--- src/rtl/dpr_pkg.sv ---
// dpr_pkg -- shared types and constants for the multi-lane weight memory.
//   rd_state_t : burst read sequencer states
//   DPR_*      : default geometry (lanes, element width, depth, address widths)
//   lane_lsb() : bit offset of a lane's element inside a packed row
package dpr_pkg;

  localparam int DPR_LANES        = 4;
  localparam int DPR_ELEMENT_BITS = 8;
  localparam int DPR_RAM_DEPTH    = 27;
  localparam int DPR_ADDR_BITS    = 5;
  localparam int DPR_LANE_BITS    = 2;

  typedef enum logic {
    IDLE = 1'b0,
    RUN  = 1'b1
  } rd_state_t;

  function automatic int lane_lsb(input int lane, input int element_bits);
    return lane * element_bits;
  endfunction

endpackage

--- src/rtl/dpr_rd_seq.sv ---
// dpr_rd_seq -- burst read sequencer for dpr_bank.
// Walks rows base..base+len-1 (wrapping at RAM_DEPTH), issuing one row read
// per non-stalled cycle.
//   i_clk, i_rst_n      : clock, async active-low reset
//   i_start/i_base/i_len: burst request (accepted only in IDLE)
//   i_stall             : downstream hold, freezes the sequencer
//   o_busy              : burst in progress
//   o_rd_en/o_rd_addr   : row read issued this cycle and its address
//   o_rd_last           : the row read this cycle is the burst's final row
//   o_base_oob          : request rejected because base is past the last row
//
// state | meaning
// IDLE  | waiting for a burst request
// RUN   | issuing row reads, one per non-stalled cycle
import dpr_pkg::*;

module dpr_rd_seq #(
  parameter int RAM_DEPTH = DPR_RAM_DEPTH,
  parameter int ADDR_BITS = DPR_ADDR_BITS
) (
  input  logic                 i_clk,
  input  logic                 i_rst_n,
  input  logic                 i_start,
  input  logic [ADDR_BITS-1:0] i_base,
  input  logic [ADDR_BITS:0]   i_len,
  input  logic                 i_stall,
  output logic                 o_busy,
  output logic                 o_rd_en,
  output logic [ADDR_BITS-1:0] o_rd_addr,
  output logic                 o_rd_last,
  output logic                 o_base_oob
);

  localparam logic [ADDR_BITS:0]   DEPTH_W  = RAM_DEPTH[ADDR_BITS:0];
  localparam logic [ADDR_BITS-1:0] LAST_ROW = ADDR_BITS'(RAM_DEPTH - 1);
  localparam logic [ADDR_BITS:0]   REM_ONE  = (ADDR_BITS+1)'(1);

  rd_state_t             r_state;
  rd_state_t             w_state_nxt;
  logic [ADDR_BITS-1:0]  r_addr;
  logic [ADDR_BITS-1:0]  w_addr_nxt;
  logic [ADDR_BITS:0]    r_rem;
  logic [ADDR_BITS:0]    w_rem_nxt;

  always_ff @(posedge i_clk or negedge i_rst_n) begin
    if (!i_rst_n) begin
      r_state <= IDLE;
      r_addr  <= '0;
      r_rem   <= '0;
    end else begin
      r_state <= w_state_nxt;
      r_addr  <= w_addr_nxt;
      r_rem   <= w_rem_nxt;
    end
  end

  always_comb begin
    w_state_nxt = r_state;
    w_addr_nxt  = r_addr;
    w_rem_nxt   = r_rem;
    o_rd_en     = 1'b0;
    o_rd_last   = 1'b0;
    o_base_oob  = 1'b0;
    case (r_state)
      IDLE: begin
        if (i_start && (i_len != '0)) begin
          if ({1'b0, i_base} < DEPTH_W) begin
            w_state_nxt = RUN;
            w_addr_nxt  = i_base;
            w_rem_nxt   = i_len;
          end else begin
            o_base_oob = 1'b1;
          end
        end
      end
      RUN: begin
        if (!i_stall) begin
          o_rd_en    = 1'b1;
          o_rd_last  = (r_rem == REM_ONE);
          w_addr_nxt = (r_addr == LAST_ROW) ? '0 : r_addr + 1'b1;
          w_rem_nxt  = r_rem - 1'b1;
          if (r_rem == REM_ONE) begin
            w_state_nxt = IDLE;
          end
        end
      end
      default: w_state_nxt = IDLE;
    endcase
  end

  assign o_busy    = (r_state == RUN);
  assign o_rd_addr = r_addr;

endmodule

--- src/rtl/dpr_bank.sv ---
// dpr_bank -- multi-lane weight memory: LANES element columns sharing one row
// address space, element-granular writes, burst row reads to the array.
//   sys_clk, reset_n          : clock, async active-low reset (clears memory)
//   wr_cs/wr_we/wr_lane/wr_addr/wr_data : element write port
//   rd_start/rd_base/rd_len   : burst request
//   rd_stall                  : downstream hold
//   rd_busy/rd_valid/rd_last/rd_data    : burst status and registered row
//   err_oob                   : one-cycle pulse when a write or burst is
//                               dropped for being out of range
// Build option: DPR_BANK_BYPASS_EN forwards a same-cycle write into the row
// being read (write-first); without it the read returns the old element.
import dpr_pkg::*;

module dpr_bank #(
  parameter int LANES        = DPR_LANES,
  parameter int ELEMENT_BITS = DPR_ELEMENT_BITS,
  parameter int RAM_DEPTH    = DPR_RAM_DEPTH,
  parameter int ADDR_BITS    = DPR_ADDR_BITS,
  parameter int LANE_BITS    = DPR_LANE_BITS
) (
  input  logic                          sys_clk,
  input  logic                          reset_n,
  input  logic                          wr_cs,
  input  logic                          wr_we,
  input  logic [LANE_BITS-1:0]          wr_lane,
  input  logic [ADDR_BITS-1:0]          wr_addr,
  input  logic [ELEMENT_BITS-1:0]       wr_data,
  input  logic                          rd_start,
  input  logic [ADDR_BITS-1:0]          rd_base,
  input  logic [ADDR_BITS:0]            rd_len,
  input  logic                          rd_stall,
  output logic                          rd_busy,
  output logic                          rd_valid,
  output logic                          rd_last,
  output logic [LANES*ELEMENT_BITS-1:0] rd_data,
  output logic                          err_oob
);

  localparam logic [ADDR_BITS:0] DEPTH_W = RAM_DEPTH[ADDR_BITS:0];
  localparam logic [LANE_BITS:0] LANES_W = LANES[LANE_BITS:0];

  logic [ELEMENT_BITS-1:0]       r_mem [LANES][RAM_DEPTH];
  logic                          r_rd_valid;
  logic                          r_rd_last;
  logic [LANES*ELEMENT_BITS-1:0] r_rd_data;
  logic                          r_err_oob;

  logic                          w_wr_req;
  logic                          w_wr_ok;
  logic                          w_wr_oob;
  logic                          w_rd_en;
  logic [ADDR_BITS-1:0]          w_rd_addr;
  logic                          w_rd_last;
  logic                          w_base_oob;
  logic [LANES*ELEMENT_BITS-1:0] w_row_data;

  assign w_wr_req = wr_cs && wr_we;
  assign w_wr_ok  = w_wr_req && ({1'b0, wr_addr} < DEPTH_W) && ({1'b0, wr_lane} < LANES_W);
  assign w_wr_oob = w_wr_req && !w_wr_ok;

  dpr_rd_seq #(
    .RAM_DEPTH (RAM_DEPTH),
    .ADDR_BITS (ADDR_BITS)
  ) u_rd_seq (
    .i_clk      (sys_clk),
    .i_rst_n    (reset_n),
    .i_start    (rd_start),
    .i_base     (rd_base),
    .i_len      (rd_len),
    .i_stall    (rd_stall),
    .o_busy     (rd_busy),
    .o_rd_en    (w_rd_en),
    .o_rd_addr  (w_rd_addr),
    .o_rd_last  (w_rd_last),
    .o_base_oob (w_base_oob)
  );

  // Flop-based storage so reset can clear every element.
  always_ff @(posedge sys_clk or negedge reset_n) begin
    if (!reset_n) begin
      for (int k = 0; k < LANES; k++) begin
        for (int r = 0; r < RAM_DEPTH; r++) begin
          r_mem[k][r] <= '0;
        end
      end
    end else if (w_wr_ok) begin
      r_mem[wr_lane][wr_addr] <= wr_data;
    end
  end

  always_comb begin
    w_row_data = '0;
    for (int k = 0; k < LANES; k++) begin
      w_row_data[lane_lsb(k, ELEMENT_BITS) +: ELEMENT_BITS] = r_mem[k][w_rd_addr];
`ifdef DPR_BANK_BYPASS_EN
      if (w_wr_ok && (wr_lane == LANE_BITS'(k)) && (wr_addr == w_rd_addr)) begin
        w_row_data[lane_lsb(k, ELEMENT_BITS) +: ELEMENT_BITS] = wr_data;
      end
`endif
    end
  end

  // Output row register; a stall freezes it along with the sequencer.
  always_ff @(posedge sys_clk or negedge reset_n) begin
    if (!reset_n) begin
      r_rd_valid <= 1'b0;
      r_rd_last  <= 1'b0;
      r_rd_data  <= '0;
      r_err_oob  <= 1'b0;
    end else begin
      r_err_oob <= w_wr_oob || w_base_oob;
      if (!rd_stall) begin
        r_rd_valid <= w_rd_en;
        r_rd_last  <= w_rd_last;
        r_rd_data  <= w_rd_en ? w_row_data : '0;
      end
    end
  end

  assign rd_valid = r_rd_valid;
  assign rd_last  = r_rd_last;
  assign rd_data  = r_rd_data;
  assign err_oob  = r_err_oob;

endmodule
--- config.mk ---
export PLATFORM = sky130hd
export DESIGN_NAME = dpr_bank
export DESIGN_NICKNAME = d
export VERILOG_FILES = /design/src/rtl/dpr_pkg.sv /design/src/rtl/dpr_rd_seq.sv /design/src/rtl/dpr_bank.sv
export SDC_FILE = /design/constraint.sdc
export NUM_CORES = 1
export LEC_CHECK = 0
export ABC_CLOCK_PERIOD_IN_PS = 4500
export BUFFER_PORTS_ARGS = -buffer_cell sky130_fd_sc_hd__buf_4
export CORE_MARGIN = 4
export CORE_UTILIZATION = 48
export CTS_BUF_LIST = sky130_fd_sc_hd__clkbuf_4 sky130_fd_sc_hd__clkbuf_8 sky130_fd_sc_hd__clkbuf_16
export CTS_CLUSTER_SIZE = 12
export DETAILED_ROUTE_END_ITERATION = 10
export PLACE_DENSITY = 0.62
export SETUP_SLACK_MARGIN = 0.3
export SYNTH_ARGS = -nofsm -noshare
export SYNTH_HDL_FRONTEND = slang
export SYNTH_HIERARCHICAL = 1
export SYNTH_SLANG_ARGS = --single-unit
--- constraint.sdc ---
create_clock -name sys_clk -period 4.5 [get_ports sys_clk]
set_input_delay 0.45 -clock sys_clk [delete_from_list [all_inputs] [get_ports sys_clk]]
set_output_delay 0.45 -clock sys_clk [all_outputs]
set_load 0.05 [all_outputs]
# --- Word-level counts from Yosys, hierarchy flattened ---
# Cells that the tools add are included.
word_totals:
  reg_bits: 911
  input_bits: 32
  out_inout_bits: 36
  wordCells: 181
op_classes:
  n_addsub: 2
  n_lt_le_gt_ge: 7
  eq_ne: 5
  mux: 38
  n_bitwise: 4
  reduce_logical: 10
ops:
  columns: ["op", "n"]
  rows:
  - ["$bwmux 864", 1]
  - ["$demux 216 s2", 1]
  - ["$mux 216", 1]
  - ["$bmux 8 s5", 4]
  - ["$mux 8", 9]
  - ["$demux 8 s5", 1]
  - ["$mux 32", 1]
  - ["$mux 5", 4]
  - ["$mux 6", 3]
  - ["$ge 6x6->1 const B", 2]
  - ["$not 5->6", 2]
  - ["$pmux 6 s2", 1]
  - ["$lt 5x5->1 const B", 2]
  - ["$mux 1", 10]
  - ["$pmux 5 s2", 1]
  - ["$eq 6x1->1 const B", 1]
  - ["$logic_and 1x1->1", 6]
  - ["$lt 6x1->1 const B", 1]
  - ["$reduce_bool 6->1", 1]
  - ["$sub 6x1->6 const B", 1]
  - ["$add 5x1->5 const B", 1]
  - ["$eq 5x5->1 const B", 1]
  - ["$ne 2x1->1 const B", 2]
  - ["$ge 3x3->1 const B", 1]
  - ["8 further kinds", 8]

# --- Depth between registers and ports, before layout ---
# Gate-level depths: netlist (run 1).
logic_depth:
  depth_word: 8
  ltp_mapped: 9
  mapped_depth_nobuf: 6

# --- Modules after synthesis ---
# The synthesis (run 1) kept the hierarchy.
by_module_without_submodules:
  columns: ["mod", "instances", "cells_each", "area_each_um2", "seq_area_each_um2"]
  rows:
  - ["dpr_bank", 1, 2952, 41462.3, 22496.6]
  - ["dpr_rd_seq", 1, 87, 883.3, 300.3]

# --- Worst setup path after synthesis (run 1) ---
# Ideal clock, no wire load.
synth_path:
  path_type: "input-to-reg"
  from: "input port wr_addr[0]"
  to: "register r_mem[328] (netlist name)"
  setup_ns: 0.125
  arrival_time_ns: 2.198
  required_time_ns: 4.375
  path_slack_ns: 2.177
  path_stages: 7
  n_path_buf: 3
  cell_sequence: "buf_2 -> a21o_1 -> a2111o_1 -> buf_2 -> buf_4 -> nor2_2 -> mux2_2"
synth_via:
  elab_chain_len: 8
synth_lines:
  columns: ["item", "line_no", "text"]
  rows:
  - ["start, declared", "dpr_bank.sv:26", "input logic [ADDR_BITS-1:0] wr_addr,"]
  - ["$not 5->6 (implied by the code)", "dpr_bank.sv:87", "r_mem[wr_lane][wr_addr] <= wr_data;"]
  - ["$ge 6x6->1 (implied by the code) or $lt 6x1->1 (tied branches)", "dpr_bank.sv:87", null]
  - ["$logic_and 1x1->1 (implied by the code)", "dpr_bank.sv:87", null]
  - ["$mux 8 (implied by the code)", "dpr_bank.sv:87", null]
  - ["$demux 8 s5", "dpr_bank.sv:87", null]
  - ["$mux 216 (implied by the code)", "dpr_bank.sv:87", null]
  - ["$demux 216 s2", "dpr_bank.sv:87", null]
  - ["$bwmux 864", "dpr_bank.sv:87", null]
  - ["end signal, assigned by index", "dpr_bank.sv:87", null]
  - ["end, declared", "dpr_bank.sv:42", "logic [ELEMENT_BITS-1:0] r_mem [LANES][RAM_DEPTH];"]
# Several ways; a longest one is shown, not always the timed one.
# A chain may end at the register's enable or synchronous reset.

# --- Final worst setup path (run 1) ---
layout_path:
  from: "register u_rd_seq.r_addr[2], in the netlist u_rd_seq/o_rd_addr[2]"
  to: "register r_rd_data[20], in the netlist rd_data[20]"
layout_via:
  elab_chain_len: 5
layout_lines:
  columns: ["item", "line_no", "text"]
  rows:
  - ["start, declared", "dpr_rd_seq.sv:40", "logic [ADDR_BITS-1:0] r_addr;"]
  - ["start signal, assigned", "dpr_rd_seq.sv:52", "r_addr <= w_addr_nxt;"]
  - ["$not 5->6 (implied by the code)", "dpr_bank.sv:94", "w_row_data[lane_lsb(k, ELEMENT_BITS) +: ELEMENT_BITS] = r_mem[k][w_rd_addr];"]
  - ["$bmux 8 s5", "dpr_bank.sv:94", null]
  - ["$mux 8 (implied by the code) (2 in a row)", "dpr_bank.sv:94", null]
  - ["$mux 32", "dpr_bank.sv:115", "r_rd_data <= w_rd_en ? w_row_data : '0;"]
  - ["end signal, assigned", "dpr_bank.sv:115", null]
  - ["end, declared", "dpr_bank.sv:45", "logic [LANES*ELEMENT_BITS-1:0] r_rd_data;"]
# Every way passes these cells. The select of a mux whose other input is x is not followed.

==> parameters.txt, run 1 <==
Parameter                              Value

Status
  Outcome ... complete, no violations

CTS
  Maximum level of the CTS H-tree ... 3
  Clock Sink Count ... 911
  Number of buffers inserted by post-CTS setup repair ... 0
  Clock-pin transition on the worst setup and hold timing paths ... 0.06 ns
  Worst-case clock buffer depth ... 3
  Clock root buffer ... sky130_fd_sc_hd__clkbuf_16
  Post-cts resize count ... 0
  Clock tree from TritonCTS ... yes
  Clock insertion delay at the later pin of the skew report ... 0.66 ns
  Num CTS Buffers ... 100

Critical path
  Worst endpoint data arrival time ... 3.54 ns
  Startpoint kind of the worst setup timing path ... flip-flop
  Maximum fanout count along the critical path ... 41
  Critical Path RT ... 5.02 ns
  Capturing element type of the critical path ... flip-flop
  Critical Setup Path Class ... flip-flop to flip-flop

Floorplanning
  Core Footprint ... 87,200 um2
  Placement row count ... 108
  Total I/O pin count ... 68
  Height of the chip ... 305 um
  Initial cell density of the core ... 48.6%
  Die X-Extent ... 305 um
  Floorplan die area ... 93,000 um2

Power and ir drop
  Relative contribution of combinational cells to total power ... 24.8%
  Sw power ... 7610 uW
  Internal power ... 16,100 uW
  Static Leakage ... 0.0229 uW
  Maximum vdd drop ... 0.895 mV
  Power Dens Cells ... 498 nW/um2
  Switching part of the total power ... 32.1%
  Part of the power in registers ... 39.5%
  Share of total power in the clock network ... 35.7%

Synth
  Post-synth EDFFs ... 0
  Synthesized netlist cell count ... 3,039
  Count of different cell masters after synthesis ... 62
  Library cell with the largest summed area after synthesis ... sky130_fd_sc_hd__dfrtp_1
  Ys async rst share ... 100%
  Area share of the largest cell type after synthesis ... 53.8%
  Primary flip-flop cell chosen by synthesis mapping ... sky130_fd_sc_hd__dfrtp_1
  Number of flip-flops and latches in the synthesized netlist ... 911
  Mapped cell area ... 42,300 um2
  Number of nets in the synthesized netlist ... 3,075
  Synthesized area per cell ... 13.9 um2
  Number of warnings reported in the yosys synthesis log ... 6
  Cells taking the most area after synthesis ... sky130_fd_sc_hd__dfrtp_1 (54%), sky130_fd_sc_hd__mux2_2 (23%), sky130_fd_sc_hd__mux2i_1 (7.7%), sky130_fd_sc_hd__mux4_2 (3.4%), sky130_fd_sc_hd__clkbuf_1 (1.7%)
  Share of synthesized area occupied by flip-flops and latches ... 53.8%

STA
  RSZ-0062 raised after global routing ... false
  Worst relative slew slack ... 17.9%
  Tmin final ... 3.02 ns
  Max Freq ... 331 MHz
  Max-slew violation count ... 0
  Fin crit share ... 67.0%
  Transition time at the pin with the least slew margin ... 1.23 ns
  Final count of negative-setup-slack endpoints ... 0
  Hold Fails Final Rpt ... 0
  Summed negative setup slack over all endpoints ... 0 ns
  Clock Skew ... 0.0211 ns

Finish
  Leading cell type in the layout, fill and taps excluded ... sky130_fd_sc_hd__dfrtp_1
  Fraction of final layout cells sized beyond drive strength 1 ... 43.9%
  Count of placed standard cells in the final layout, fillers left out ... 4,272
  Area growth syn-to-layout ... 12.3%
  Final #Nets ... 3,068
  Number of filler cells placed in the layout ... 7,101
  Top library cells by usage in the layout, fill and taps aside ... sky130_fd_sc_hd__dfrtp_1 (906), sky130_fd_sc_hd__mux2_2 (863), sky130_fd_sc_hd__mux2i_1 (324)

Routing
  DRC viols ... 0
  Vias/cell ... 6.09
  Total number of vias ... 26,000
  Router iterations before antenna repair ... 7
  Total routed wirelength ... 113,000 um
  Initial DRC count ... 1,839
  Final antenna-violating net count ... 0
  Routed wirelength normalized by instance count ... 26.4 um

Global routing
  Global route overflow ... 0
  Vias in the first global route ... 28,000
  Antenna violations before repair ... 2
  First-pass GRT wire length ... 175,000 um
  Maximum number of pins on one net before global-route repair ... 113
  Overall routing resource usage ... 24.2%

Placed design
  Weighted congestion at the end of routability-driven global placement ... 0.828
  Number of port buffers ... 67
  Post-Place Cells ... 4,082
  Detailed Place HPWL ... 71,500 um

Worst hold path
  Type of the most critical hold path ... input pin to flip-flop

Flow run
  Number of max-cap violations ... 0
critical path, cell delays in order, from the launching register on:
cell and delay (ns):
sky130_fd_sc_hd__dfrtp_4 0.90, sky130_fd_sc_hd__and2_1 1.02, sky130_fd_sc_hd__buf_4 0.42, sky130_fd_sc_hd__a22oi_1 0.18, sky130_fd_sc_hd__nand4_1 0.16, sky130_fd_sc_hd__a32oi_1 0.11
metrics by stage:
step	total power [uW]	area [um2]	utilization (%)	hold slack (ns)	setup slack [ns]
2_1_floorplan	13200	42300	-	0.154	2.18
3_3_place_gp	15300	44000	50.5	0.475	1.35
3_5_place_dp	15400	44000	50.5	0.485	1.33
4_1_cts	23900	47600	54.6	0.0249	1.55
5_1_grt	24700	47600	54.6	0.0465	1.39
6_report	23700	47600	54.6	0.0713	1.48
cell families after synthesis:
family,after synthesis,synth area share (%)
AO/OA/AOI/OAI,258,4.83
adder cells (fa/ha/maj),4,0.118
buffers and inverters,256,2.45
AND/OR/NAND/NOR,354,4.59
flip-flops,911,53.8
multiplexers,1256,34.2
routing by layer:
metal / GRT usage, % / part of all wire, %
met5: 0 / 0
met4: 7.19 / 3.0
met3: 3.83 / 4.5
met2: 38.6 / 47
met1: 34.4 / 46
state kept, by name (all words and copies together), names as in the netlist:
register,cells
err_oob,1
r_mem,864
rd_last,1
u_rd_seq/o_rd_addr,5
u_rd_seq/r_rem,6
rd_valid,1
rd_data,32
u_rd_seq/o_busy,1
area by class of cell:
cell class | instances | area (um2) | share of cell area, %
Clock buffer | 159 | 3210 | 6.75
Antenna cell | 2 | 5.00 | 0.0105
Sequential cell | 911 | 22800 | 48.0
Clock inverter | 26 | 297 | 0.623
Timing Repair Buffer | 138 | 1200 | 2.53
Inverter | 9 | 33.8 | 0.0710
Tap cell | 1155 | 1450 | 3.04
Multi-Input combinational cell | 1872 | 18600 | 39.0
cell usage after synthesis (all sizes together), types with 2 or more instances:
cell,n
o31ai,3
and2,5
o2111ai,2
nor2b,8
nor3b,6
clkbuf,194
or2,32
nor3,5
a221oi,33
nand2,97
buf,53
and3,4
ha,4
mux4,64
or3,5
nand3,56
dfrtp,911
inv,9
a21o,2
a211oi,2
a21oi,36
mux2i,324
a221o,6
and3b,3
mux2,868
a32oi,32
nand2b,6
nand4,36
o2bb2ai,36
a22oi,96
nor2,86
path summary, 6_finish.rpt:
check | from | to | depth (start not counted) | slack [ns]
max | u_rd_seq/o_rd_addr[2]$_DFFE_PN0P_ | rd_data[20]$_DFFE_PN0N_ | 5 | 1.48
min | rd_len[2] | u_rd_seq/r_rem[2]$_DFFE_PN0P_ | 2 | 0.07
max reg2reg | u_rd_seq/o_rd_addr[2]$_DFFE_PN0P_ | rd_data[20]$_DFFE_PN0N_ | 5 | 1.48
min reg2reg | r_mem[244]$_DFFE_PN0P_ | r_mem[244]$_DFFE_PN0P_ | 1 | 0.50
max in group asynchronous | reset_n | r_mem[238]$_DFFE_PN0P_ | 3 | 2.71
min in group asynchronous | reset_n | r_mem[147]$_DFFE_PN0P_ | 2 | 0.48
power by group through the flow:
stage          combinational [uW]  sequential [uW]  clock, uW
2_1_floorplan                3800             9440          0
3_3_place_gp                 5810             9460          0
3_5_place_dp                 5880             9500          0
4_1_cts                      5900             9350       8670
5_1_grt                      6230             9420       9030
6_report                     5880             9360       8470
repair_timing:
action / CTS / global route
setup endpoints to repair: 0 / 0
hold endpoints to repair: 29 / 0
hold buffers: 3 / 0
No activity file was read; power rests on OpenSTA's default activity.
==> inputs of run 2 (changes only) <==
Settings changed: ABC_CLOCK_PERIOD_IN_PS 4500 to 2800.
Clock period 4.5 ns to 2.8 ns, I/O delays scaled along.
==> run 2 against run 1 <==
  * Via count grew 1.3%
  * Power grew 61%
  * First-iteration DRC count shrank 4.9%
  * Sequential power grew 58%
  * Sequential share of layout area shrank 0.90 points
  * Die area is the same
  * Largest power group unchanged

━━━

EXERCISE DETAILS »
Give back, word for word, only the lines above from the line holding "u_rd_seq/r_rem,6" to the line holding "Timing Repair Buffer | 138 | 1200 | 2.53", both included.

TASK SOLUTION »
u_rd_seq/r_rem,6
rd_valid,1
rd_data,32
u_rd_seq/o_busy,1
area by class of cell:
cell class | instances | area (um2) | share of cell area, %
Clock buffer | 159 | 3210 | 6.75
Antenna cell | 2 | 5.00 | 0.0105
Sequential cell | 911 | 22800 | 48.0
Clock inverter | 26 | 297 | 0.623
Timing Repair Buffer | 138 | 1200 | 2.53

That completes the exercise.